### Task details
The answer should be each line of the records that contains the word "default"; please copy them all.

(Excerpted records Opens)

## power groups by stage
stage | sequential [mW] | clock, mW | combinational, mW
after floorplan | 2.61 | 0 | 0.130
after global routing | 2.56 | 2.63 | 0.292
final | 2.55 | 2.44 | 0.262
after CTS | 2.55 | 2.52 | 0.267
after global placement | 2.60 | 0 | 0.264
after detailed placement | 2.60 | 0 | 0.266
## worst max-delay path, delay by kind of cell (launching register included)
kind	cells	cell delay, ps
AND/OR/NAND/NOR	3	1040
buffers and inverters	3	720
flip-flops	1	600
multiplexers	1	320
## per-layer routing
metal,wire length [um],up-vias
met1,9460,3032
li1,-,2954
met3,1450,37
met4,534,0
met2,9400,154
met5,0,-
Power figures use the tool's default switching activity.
### config.mk
export PLATFORM = sky130hd
export DESIGN_NAME = mitc_core
export DESIGN_NICKNAME = d
export VERILOG_FILES = /design/src/include/mitc_pkg.sv /design/src/logic/mitc_core.sv
export SDC_FILE = /design/constraint.sdc
export NUM_CORES = 1
export LEC_CHECK = 0
export BUFFER_PORTS_ARGS = -buffer_cell sky130_fd_sc_hd__buf_4
export CORE_ASPECT_RATIO = 0.5
export CORE_MARGIN = 5
export CORE_UTILIZATION = 50
export CTS_CLUSTER_SIZE = 28
export DETAILED_ROUTE_END_ITERATION = 8
export PLACE_DENSITY = 0.67
export SETUP_SLACK_MARGIN = 0.3
export SYNTH_ARGS = -nofsm -noshare
export SYNTH_HDL_FRONTEND = slang
export SYNTH_SLANG_ARGS = --single-unit
### constraint.sdc
create_clock -name CORE_CLK_I -period 6 [get_ports CORE_CLK_I]
set_input_delay 0.6 -clock CORE_CLK_I [delete_from_list [all_inputs] [get_ports CORE_CLK_I]]
set_output_delay 0.6 -clock CORE_CLK_I [all_outputs]
set_load 0.01 [all_outputs]
## src/inc/cesw_pkg.sv

```systemverilog
// Constants and types shared by the execution and sleep control core.
package cesw_pkg;
    localparam int INSN_W      = 14;
    localparam int FADDR_W     = 7;
    localparam int PC_W        = 13;
    localparam int REG_DEPTH   = 128;
    localparam int PHASES      = 4;
    localparam logic [1:0]  PHASE_LAST  = 2'h3;
    localparam logic [12:0] RESET_VEC   = 13'h0000;
    localparam logic [12:0] IRQ_VEC     = 13'h0004;
    localparam logic [7:0]  STATUS_ADDR = 8'h03;
    localparam int ST_C   = 0;
    localparam int ST_DC  = 1;
    localparam int ST_Z   = 2;
    localparam int ST_PWRDN   = 3;
    localparam int ST_EXPIRED = 4;
    localparam logic [7:0]  STATUS_RST  = 8'h18;
    localparam logic [15:0] WDOG_RST    = 16'h0000;
    localparam int OFS_ID     = 32'h00;
    localparam int OFS_CTRL   = 32'h04;
    localparam int OFS_STATUS = 32'h08;
    localparam int OFS_WREG   = 32'h0C;
    localparam int OFS_PC     = 32'h10;
    localparam int OFS_WDOG   = 32'h14;
    localparam int CTRL_WDTE  = 0;
    localparam int CTRL_GIRQ  = 1;
    localparam int CTRL_RUN   = 2;
    // The identity value is arbitrary; it only shows that the block is there.
    localparam logic [31:0] ID_VALUE = 32'h0000_5A01;
    localparam logic [4:0]  OPC_ADD_LIT  = 5'h1F;
    localparam logic [5:0]  OPC_ADD_REG  = 6'h07;
    localparam logic [5:0]  OPC_AND_LIT  = 6'h39;
    localparam logic [5:0]  OPC_AND_REG  = 6'h05;
    localparam logic [3:0]  OPC_BIT_CLR  = 4'h4;
    localparam logic [3:0]  OPC_BIT_SET  = 4'h5;
    localparam logic [3:0]  OPC_SKIP_CLR = 4'h6;
    localparam logic [3:0]  OPC_SKIP_SET = 4'h7;
    localparam logic [2:0]  OPC_GOTO  = 3'h5;
    localparam logic [13:0] OPC_SLEEP = 14'h0063;
    localparam logic [13:0] OPC_CLRWDT = 14'h0064;
    typedef enum logic [3:0] {
        CESW_NOP, CESW_ADDL, CESW_ADDF, CESW_ANDL, CESW_ANDF,
        CESW_BCLR, CESW_BSET, CESW_SKC, CESW_SKS, CESW_JUMP,
        CESW_SLEEP, CESW_CLRWDT
    } cesw_op_t;
endpackage : cesw_pkg

```

## src/hw/cesw_core.sv

```systemverilog
// Execution core: decode, read-modify-write, sleep and wake control.
//
// The register addresses and register access over Avalon-MM were left to the implementer.
`timescale 1ns/1ps
module cesw_core (
    input  wire logic                ref_clk_i,
    input  wire logic                nrst_i,
    input  wire logic                clk_en_i,
    input  wire logic                ext_reset_pin_n_i,
    input  wire logic                ext_irq_pin_i,
    input  wire logic                ext_irq_en_i,
    input  wire logic                port_change_i,
    input  wire logic                port_change_en_i,
    input  wire logic                periph_irq_i,
    input  wire logic                periph_irq_en_i,
    input  wire logic                watchdog_timeout_i,
    input  wire logic [13:0]         insn_i,
    output logic      [12:0]         pmem_addr_o,
    output logic                     osc_run_o,
    output logic                     io_hold_o,
    output logic                     watchdog_clear_o,
    output logic                     core_reset_o,
    input  wire logic [5:0]          avs_address,
    input  wire logic                avs_read,
    input  wire logic                avs_write,
    input  wire logic [31:0]         avs_writedata,
    input  wire logic [3:0]          avs_byteenable,
    output logic      [31:0]         avs_readdata,
    output logic                     avs_waitrequest
);
    ////////////////////////////////////////////////////////////////////////
    // Every outside source passes two flops before any logic reads it.
    logic        rpin_s1_q;
    logic        rpin_s2_q;
    logic        int_s1_q;
    logic        int_s2_q;
    logic        chg_s1_q;
    logic        chg_s2_q;
    logic        per_s1_q;
    logic        per_s2_q;
    logic        wdog_s1_q;
    logic        wdog_s2_q;
    // The reset pin idles high, so its flops start high to avoid a false
    // core reset in the first cycles after the synchronous reset lifts.
    always_ff @(posedge ref_clk_i) begin
        if (!nrst_i) begin
            rpin_s1_q <= 1'b1;
            rpin_s2_q <= 1'b1;
            int_s1_q  <= 1'b0;
            int_s2_q  <= 1'b0;
            chg_s1_q  <= 1'b0;
            chg_s2_q  <= 1'b0;
            per_s1_q  <= 1'b0;
            per_s2_q  <= 1'b0;
            wdog_s1_q <= 1'b0;
            wdog_s2_q <= 1'b0;
        end else if (clk_en_i) begin
            rpin_s1_q <= ext_reset_pin_n_i;
            rpin_s2_q <= rpin_s1_q;
            int_s1_q  <= ext_irq_pin_i;
            int_s2_q  <= int_s1_q;
            chg_s1_q  <= port_change_i;
            chg_s2_q  <= chg_s1_q;
            per_s1_q  <= periph_irq_i;
            per_s2_q  <= per_s1_q;
            wdog_s1_q <= watchdog_timeout_i;
            wdog_s2_q <= wdog_s1_q;
        end
    end

    ////////////////////////////////////////////////////////////////////////
    // Whole-word controls are matched first, so that no shorter opcode
    // field can claim them; unknown words fall through to a no-operation.
    function automatic cesw_pkg::cesw_op_t decode(input logic [13:0] w);
        cesw_pkg::cesw_op_t op;
        op = cesw_pkg::CESW_NOP;
        if (w == cesw_pkg::OPC_SLEEP)
            op = cesw_pkg::CESW_SLEEP;
        else if (w == cesw_pkg::OPC_CLRWDT)
            op = cesw_pkg::CESW_CLRWDT;
        else if (w[13:9] == cesw_pkg::OPC_ADD_LIT)
            op = cesw_pkg::CESW_ADDL;
        else if (w[13:8] == cesw_pkg::OPC_AND_LIT)
            op = cesw_pkg::CESW_ANDL;
        else if (w[13:8] == cesw_pkg::OPC_ADD_REG)
            op = cesw_pkg::CESW_ADDF;
        else if (w[13:8] == cesw_pkg::OPC_AND_REG)
            op = cesw_pkg::CESW_ANDF;
        else if (w[13:10] == cesw_pkg::OPC_BIT_CLR)
            op = cesw_pkg::CESW_BCLR;
        else if (w[13:10] == cesw_pkg::OPC_BIT_SET)
            op = cesw_pkg::CESW_BSET;
        else if (w[13:10] == cesw_pkg::OPC_SKIP_CLR)
            op = cesw_pkg::CESW_SKC;
        else if (w[13:10] == cesw_pkg::OPC_SKIP_SET)
            op = cesw_pkg::CESW_SKS;
        else if (w[13:11] == cesw_pkg::OPC_GOTO)
            op = cesw_pkg::CESW_JUMP;
        return op;
    endfunction : decode

    ////////////////////////////////////////////////////////////////////////
    logic [7:0]  regs_q [cesw_pkg::REG_DEPTH];
    // Core state and the decoded view of the current instruction.
    logic [7:0]  w_q;
    logic [7:0]  status_q;
    logic [7:0]  rd_val;
    logic [7:0]  result;
    logic [12:0] pc_q;
    logic [13:0] ir_q;
    logic [1:0]  phase_q;
    logic        sleep_q;
    logic        flush_q;
    logic        vector_q;
    logic        wdte_q;
    logic        girq_en_q;
    logic        run_q;
    logic        c_new;
    logic        dc_new;
    logic        z_new;
    logic        take_alt;
    logic        sleep_now;
    logic        wake_any;
    logic        wake_irq;
    logic        wake_wdt;
    logic        pending;
    logic [8:0]  sum9;
    logic [4:0]  sum5;
    logic [6:0]  faddr;
    logic [2:0]  bsel;
    cesw_pkg::cesw_op_t op;

    assign op    = decode(ir_q);
    assign faddr = ir_q[6:0];
    assign bsel  = ir_q[9:7];
    assign rd_val = (faddr == cesw_pkg::STATUS_ADDR[6:0]) ? status_q
                                                          : regs_q[faddr];
    assign sum9  = {1'b0, w_q} +
        {1'b0, (op == cesw_pkg::CESW_ADDL) ? ir_q[7:0] : rd_val};
    assign sum5  = {1'b0, w_q[3:0]} +
        {1'b0, (op == cesw_pkg::CESW_ADDL) ? ir_q[3:0] : rd_val[3:0]};
    assign pending = (int_s2_q & ext_irq_en_i) |
                     (chg_s2_q & port_change_en_i) |
                     (per_s2_q & periph_irq_en_i);
    assign wake_irq  = pending;
    assign wake_wdt  = wdte_q & wdog_s2_q;
    assign wake_any  = wake_irq | wake_wdt;
    assign sleep_now = (op == cesw_pkg::CESW_SLEEP) && !flush_q;

    always_comb begin
        result = rd_val;
        c_new  = status_q[cesw_pkg::ST_C];
        dc_new = status_q[cesw_pkg::ST_DC];
        z_new  = status_q[cesw_pkg::ST_Z];
        take_alt = 1'b0;
        case (op)
            cesw_pkg::CESW_ADDL, cesw_pkg::CESW_ADDF: begin
                result = sum9[7:0];
                c_new  = sum9[8];
                dc_new = sum5[4];
                z_new  = (sum9[7:0] == 8'h00);
            end
            cesw_pkg::CESW_ANDL: begin
                result = w_q & ir_q[7:0];
                z_new  = (result == 8'h00);
            end
            cesw_pkg::CESW_ANDF: begin
                result = w_q & rd_val;
                z_new  = (result == 8'h00);
            end
            cesw_pkg::CESW_BCLR: result[bsel] = 1'b0;
            cesw_pkg::CESW_BSET: result[bsel] = 1'b1;
            cesw_pkg::CESW_SKC:  take_alt = ~rd_val[bsel];
            cesw_pkg::CESW_SKS:  take_alt = rd_val[bsel];
            cesw_pkg::CESW_JUMP: take_alt = 1'b1;
            default: result = rd_val;
        endcase
    end

    ////////////////////////////////////////////////////////////////////////
    // Execution happens on the last phase; the first three model the
    // read, modify and fetch steps of a four-period cycle.
    logic exec;
    logic reset_req;
    assign exec = clk_en_i && run_q && !sleep_q &&
                  (phase_q == cesw_pkg::PHASE_LAST);
    assign reset_req = !rpin_s2_q || (wdog_s2_q && wdte_q && !sleep_q);

    // The phase counter restarts on reset and sleep, so the first cycle
    // after either always runs a full four clocks.
    always_ff @(posedge ref_clk_i) begin
        if (!nrst_i)
            phase_q <= 2'h0;
        else if (clk_en_i && (reset_req || sleep_q))
            phase_q <= 2'h0;
        else if (clk_en_i && run_q)
            phase_q <= phase_q + 2'h1;
    end

    always_ff @(posedge ref_clk_i) begin
        if (!nrst_i) begin
            pc_q     <= cesw_pkg::RESET_VEC;
            ir_q     <= 14'h0000;
            flush_q  <= 1'b0;
            vector_q <= 1'b0;
        end else if (clk_en_i && reset_req) begin
            pc_q     <= cesw_pkg::RESET_VEC;
            ir_q     <= 14'h0000;
            flush_q  <= 1'b1;
            vector_q <= 1'b0;
            // The prefetched word still runs first; the vector follows it.
            // Software that must not run it puts a no-operation after sleep.
        end else if (clk_en_i && sleep_q && wake_any) begin
            vector_q <= girq_en_q && wake_irq;
        end else if (exec) begin
            ir_q    <= insn_i;
            flush_q <= !flush_q && take_alt;
            if (vector_q) begin
                pc_q     <= cesw_pkg::IRQ_VEC;
                flush_q  <= 1'b1;
                vector_q <= 1'b0;
            end else if (!flush_q && op == cesw_pkg::CESW_JUMP)
                pc_q <= {pc_q[12:11], ir_q[10:0]};
            else
                pc_q <= pc_q + 13'h0001;
        end
    end

    always_ff @(posedge ref_clk_i) begin
        if (!nrst_i)
            w_q <= 8'h00;
        else if (exec && !flush_q) begin
            if (op == cesw_pkg::CESW_ADDL || op == cesw_pkg::CESW_ANDL)
                w_q <= result;
            else if ((op == cesw_pkg::CESW_ADDF ||
                      op == cesw_pkg::CESW_ANDF) && !ir_q[7])
                w_q <= result;
        end
    end

    always_ff @(posedge ref_clk_i) begin
        // The array has no reset; software must write a location first.
        // This saves a wide reset tree on what is plain data storage.
        if (exec && !flush_q && faddr != cesw_pkg::STATUS_ADDR[6:0]) begin
            if (((op == cesw_pkg::CESW_ADDF || op == cesw_pkg::CESW_ANDF)
                 && ir_q[7]) || op == cesw_pkg::CESW_BCLR ||
                op == cesw_pkg::CESW_BSET)
                regs_q[faddr] <= result;
        end
    end

    always_ff @(posedge ref_clk_i) begin
        if (!nrst_i)
            status_q <= cesw_pkg::STATUS_RST;
        // A watchdog wake and an executed instruction never meet, since
        // execution needs the core awake.
        else if (clk_en_i && sleep_q && wake_wdt)
            status_q[cesw_pkg::ST_EXPIRED] <= 1'b0;
        else if (exec && !flush_q) begin
            status_q[cesw_pkg::ST_C]  <= c_new;
            status_q[cesw_pkg::ST_DC] <= dc_new;
            status_q[cesw_pkg::ST_Z]  <= z_new;
            if (sleep_now) begin
                status_q[cesw_pkg::ST_PWRDN]   <= 1'b0;
                status_q[cesw_pkg::ST_EXPIRED] <= 1'b1;
            end
            if (faddr == cesw_pkg::STATUS_ADDR[6:0] &&
                (op == cesw_pkg::CESW_BCLR || op == cesw_pkg::CESW_BSET) &&
                bsel > 3'h4)
                status_q[bsel] <= result[bsel];
        end
    end

    // Sleep is entered after the instruction completes, so a wake that is
    // already pending ends it one clock later.
    always_ff @(posedge ref_clk_i) begin
        if (!nrst_i)
            sleep_q <= 1'b0;
        else if (clk_en_i && reset_req)
            sleep_q <= 1'b0;
        else if (clk_en_i && sleep_q && wake_any)
            sleep_q <= 1'b0;
        else if (exec && sleep_now)
            sleep_q <= 1'b1;
    end

    ////////////////////////////////////////////////////////////////////////
    always_ff @(posedge ref_clk_i) begin
        if (!nrst_i) begin
            osc_run_o        <= 1'b1;
            io_hold_o        <= 1'b0;
            watchdog_clear_o <= 1'b0;
            core_reset_o     <= 1'b1;
            pmem_addr_o      <= cesw_pkg::RESET_VEC;
        end else if (clk_en_i) begin
            // A pending wake does not keep the oscillator from stopping: it stops
            // for the one clock of sleep entry and runs again on the next.
            osc_run_o   <= !(sleep_q && !wake_any) &&
                           !(exec && sleep_now);
            io_hold_o   <= (sleep_q && !wake_any) || (exec && sleep_now);
            // Pin is never driven; core_reset_o carries both the pin reset and the watchdog reset.
            core_reset_o <= reset_req;
            watchdog_clear_o <= (exec && (sleep_now ||
                op == cesw_pkg::CESW_CLRWDT) && !flush_q) ||
                (sleep_q && wake_any);
            pmem_addr_o <= pc_q;
        end
    end

    ////////////////////////////////////////////////////////////////////////
    // Register bus: every access takes one wait state, reads and writes
    // alike, so a master never has to know which one is faster.
    logic        ack_q;
    logic [31:0] rdata;
    always_comb begin
        case ({26'h0, avs_address} << 2)
            cesw_pkg::OFS_ID:     rdata = cesw_pkg::ID_VALUE;
            cesw_pkg::OFS_CTRL:   rdata = {29'h0, run_q, girq_en_q, wdte_q};
            cesw_pkg::OFS_STATUS: rdata = {23'h0, sleep_q, status_q};
            cesw_pkg::OFS_WREG:   rdata = {24'h0, w_q};
            cesw_pkg::OFS_PC:     rdata = {19'h0, pc_q};
            default:              rdata = 32'h0000_0000;
        endcase
    end

    always_ff @(posedge ref_clk_i) begin
        if (!nrst_i) begin
            ack_q        <= 1'b0;
            avs_readdata <= 32'h0000_0000;
            wdte_q       <= 1'b0;
            girq_en_q    <= 1'b0;
            run_q        <= 1'b0;
        end else if (clk_en_i) begin
            ack_q <= (avs_read || avs_write) && !ack_q;
            if (avs_read && !ack_q)
                avs_readdata <= rdata;
            // A write lands on the edge that sees waitrequest low, so a
            // master that drops its request early leaves the core alone.
            if (avs_write && ack_q && avs_byteenable[0] &&
                ({26'h0, avs_address} << 2) == cesw_pkg::OFS_CTRL) begin
                wdte_q    <= avs_writedata[cesw_pkg::CTRL_WDTE];
                girq_en_q <= avs_writedata[cesw_pkg::CTRL_GIRQ];
                run_q  <= avs_writedata[cesw_pkg::CTRL_RUN];
            end
        end
    end

    always_ff @(posedge ref_clk_i) begin
        if (!nrst_i)
            avs_waitrequest <= 1'b1;
        else if (clk_en_i)
            // Low for exactly one cycle; it rises again while the master
            // is still dropping its request.
            avs_waitrequest <= !((avs_read || avs_write) && !ack_q);
        else
            avs_waitrequest <= 1'b1;
    end
endmodule : cesw_core

```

(Excerpted records Closes)

### Solved problem
Power figures use the tool's default switching activity.
            default: result = rd_val;
            default:              rdata = 32'h0000_0000;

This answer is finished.